→ ACTIVITY: After locating the line containing "buffers and inverters,52,96,0.0430", restate that line and each one after it exactly, through the last line of the material.

····················

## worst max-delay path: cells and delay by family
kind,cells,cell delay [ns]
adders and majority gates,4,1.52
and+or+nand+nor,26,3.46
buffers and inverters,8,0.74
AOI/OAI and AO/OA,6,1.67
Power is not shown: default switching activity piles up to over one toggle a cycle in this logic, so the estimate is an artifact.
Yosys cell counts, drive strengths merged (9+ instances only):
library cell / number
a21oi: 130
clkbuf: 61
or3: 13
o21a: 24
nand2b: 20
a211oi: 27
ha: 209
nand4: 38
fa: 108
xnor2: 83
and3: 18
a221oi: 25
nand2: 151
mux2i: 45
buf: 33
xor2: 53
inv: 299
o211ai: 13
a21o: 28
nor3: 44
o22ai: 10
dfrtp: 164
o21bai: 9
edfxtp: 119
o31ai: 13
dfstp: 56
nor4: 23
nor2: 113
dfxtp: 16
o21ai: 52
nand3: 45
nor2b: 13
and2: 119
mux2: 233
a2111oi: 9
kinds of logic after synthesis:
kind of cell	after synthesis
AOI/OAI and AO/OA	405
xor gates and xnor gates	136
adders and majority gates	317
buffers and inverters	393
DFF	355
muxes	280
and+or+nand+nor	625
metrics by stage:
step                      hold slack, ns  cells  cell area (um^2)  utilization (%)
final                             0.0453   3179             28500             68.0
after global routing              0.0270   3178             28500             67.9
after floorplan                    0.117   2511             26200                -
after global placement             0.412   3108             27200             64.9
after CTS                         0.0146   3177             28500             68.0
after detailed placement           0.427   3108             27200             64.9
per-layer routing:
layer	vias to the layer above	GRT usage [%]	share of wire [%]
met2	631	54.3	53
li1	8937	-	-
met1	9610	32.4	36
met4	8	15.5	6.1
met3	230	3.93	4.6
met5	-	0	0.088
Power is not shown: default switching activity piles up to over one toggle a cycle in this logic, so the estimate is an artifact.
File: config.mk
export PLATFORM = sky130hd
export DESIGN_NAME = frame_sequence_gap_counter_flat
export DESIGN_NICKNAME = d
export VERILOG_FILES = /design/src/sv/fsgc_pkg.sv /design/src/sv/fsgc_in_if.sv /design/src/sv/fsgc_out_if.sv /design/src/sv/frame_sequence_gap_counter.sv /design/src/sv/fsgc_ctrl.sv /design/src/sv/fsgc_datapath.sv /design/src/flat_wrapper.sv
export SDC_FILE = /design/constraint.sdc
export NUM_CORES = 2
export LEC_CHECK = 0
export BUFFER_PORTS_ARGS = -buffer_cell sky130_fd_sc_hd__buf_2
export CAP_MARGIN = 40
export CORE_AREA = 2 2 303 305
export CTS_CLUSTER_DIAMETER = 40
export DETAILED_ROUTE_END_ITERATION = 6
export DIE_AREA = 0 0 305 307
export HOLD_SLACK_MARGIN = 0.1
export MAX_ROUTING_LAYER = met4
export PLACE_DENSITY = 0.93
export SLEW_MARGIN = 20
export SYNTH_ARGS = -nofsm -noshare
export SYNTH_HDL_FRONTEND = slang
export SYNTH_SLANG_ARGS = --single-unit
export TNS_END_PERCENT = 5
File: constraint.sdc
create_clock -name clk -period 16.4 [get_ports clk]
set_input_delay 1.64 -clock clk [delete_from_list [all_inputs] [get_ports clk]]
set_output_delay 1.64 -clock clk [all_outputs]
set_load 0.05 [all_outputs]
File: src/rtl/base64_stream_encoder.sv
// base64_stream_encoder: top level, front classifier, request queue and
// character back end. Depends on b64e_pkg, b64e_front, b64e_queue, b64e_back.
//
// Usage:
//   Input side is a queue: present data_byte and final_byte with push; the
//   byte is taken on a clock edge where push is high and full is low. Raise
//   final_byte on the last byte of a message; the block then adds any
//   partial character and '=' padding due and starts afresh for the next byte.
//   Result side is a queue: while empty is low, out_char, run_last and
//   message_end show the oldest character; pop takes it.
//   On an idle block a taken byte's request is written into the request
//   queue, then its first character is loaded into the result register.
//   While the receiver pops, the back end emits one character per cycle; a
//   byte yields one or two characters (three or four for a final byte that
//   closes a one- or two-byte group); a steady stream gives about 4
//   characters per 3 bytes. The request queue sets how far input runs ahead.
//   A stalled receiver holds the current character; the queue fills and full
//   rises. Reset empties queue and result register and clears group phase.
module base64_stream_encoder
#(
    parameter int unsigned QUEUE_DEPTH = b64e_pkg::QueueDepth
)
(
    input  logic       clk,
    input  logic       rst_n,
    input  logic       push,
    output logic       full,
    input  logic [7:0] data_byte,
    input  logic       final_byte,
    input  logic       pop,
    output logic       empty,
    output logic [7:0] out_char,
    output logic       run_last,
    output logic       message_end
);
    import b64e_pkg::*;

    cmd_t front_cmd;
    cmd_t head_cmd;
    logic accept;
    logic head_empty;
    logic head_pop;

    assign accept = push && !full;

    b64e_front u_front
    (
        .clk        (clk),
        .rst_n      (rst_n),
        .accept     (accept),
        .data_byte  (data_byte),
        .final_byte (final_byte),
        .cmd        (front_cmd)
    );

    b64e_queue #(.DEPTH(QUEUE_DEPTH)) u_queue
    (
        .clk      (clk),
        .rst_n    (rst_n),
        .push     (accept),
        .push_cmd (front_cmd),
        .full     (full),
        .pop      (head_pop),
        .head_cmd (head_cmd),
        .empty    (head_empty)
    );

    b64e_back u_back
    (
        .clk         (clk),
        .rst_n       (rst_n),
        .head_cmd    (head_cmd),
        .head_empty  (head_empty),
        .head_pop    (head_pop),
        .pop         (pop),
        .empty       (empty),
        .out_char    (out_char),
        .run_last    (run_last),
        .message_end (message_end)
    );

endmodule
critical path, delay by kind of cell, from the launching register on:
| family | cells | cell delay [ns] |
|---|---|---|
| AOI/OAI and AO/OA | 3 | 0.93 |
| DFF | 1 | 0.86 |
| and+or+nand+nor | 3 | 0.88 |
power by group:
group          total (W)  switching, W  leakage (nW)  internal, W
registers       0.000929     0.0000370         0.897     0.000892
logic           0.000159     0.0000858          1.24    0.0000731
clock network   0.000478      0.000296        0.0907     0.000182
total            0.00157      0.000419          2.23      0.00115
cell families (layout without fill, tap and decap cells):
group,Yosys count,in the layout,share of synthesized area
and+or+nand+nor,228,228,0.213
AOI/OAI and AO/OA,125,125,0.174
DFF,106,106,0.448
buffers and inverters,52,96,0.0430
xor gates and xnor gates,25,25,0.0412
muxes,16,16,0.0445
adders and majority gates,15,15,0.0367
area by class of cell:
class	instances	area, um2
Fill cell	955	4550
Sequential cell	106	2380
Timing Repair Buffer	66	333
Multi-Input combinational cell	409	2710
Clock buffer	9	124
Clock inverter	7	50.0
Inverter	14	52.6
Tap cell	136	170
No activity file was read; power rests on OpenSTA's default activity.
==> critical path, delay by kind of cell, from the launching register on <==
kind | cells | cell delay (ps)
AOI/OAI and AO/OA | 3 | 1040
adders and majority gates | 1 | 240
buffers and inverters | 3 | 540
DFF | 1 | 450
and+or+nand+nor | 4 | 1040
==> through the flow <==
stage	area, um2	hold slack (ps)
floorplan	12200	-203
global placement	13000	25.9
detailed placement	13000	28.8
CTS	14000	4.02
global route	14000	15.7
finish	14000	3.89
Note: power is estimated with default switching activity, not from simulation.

····················

→ FINAL ANSWER:
buffers and inverters,52,96,0.0430
xor gates and xnor gates,25,25,0.0412
muxes,16,16,0.0445
adders and majority gates,15,15,0.0367
area by class of cell:
class	instances	area, um2
Fill cell	955	4550
Sequential cell	106	2380
Timing Repair Buffer	66	333
Multi-Input combinational cell	409	2710
Clock buffer	9	124
Clock inverter	7	50.0
Inverter	14	52.6
Tap cell	136	170
No activity file was read; power rests on OpenSTA's default activity.
==> critical path, delay by kind of cell, from the launching register on <==
kind | cells | cell delay (ps)
AOI/OAI and AO/OA | 3 | 1040
adders and majority gates | 1 | 240
buffers and inverters | 3 | 540
DFF | 1 | 450
and+or+nand+nor | 4 | 1040
==> through the flow <==
stage	area, um2	hold slack (ps)
floorplan	12200	-203
global placement	13000	25.9
detailed placement	13000	28.8
CTS	14000	4.02
global route	14000	15.7
finish	14000	3.89
Note: power is estimated with default switching activity, not from simulation.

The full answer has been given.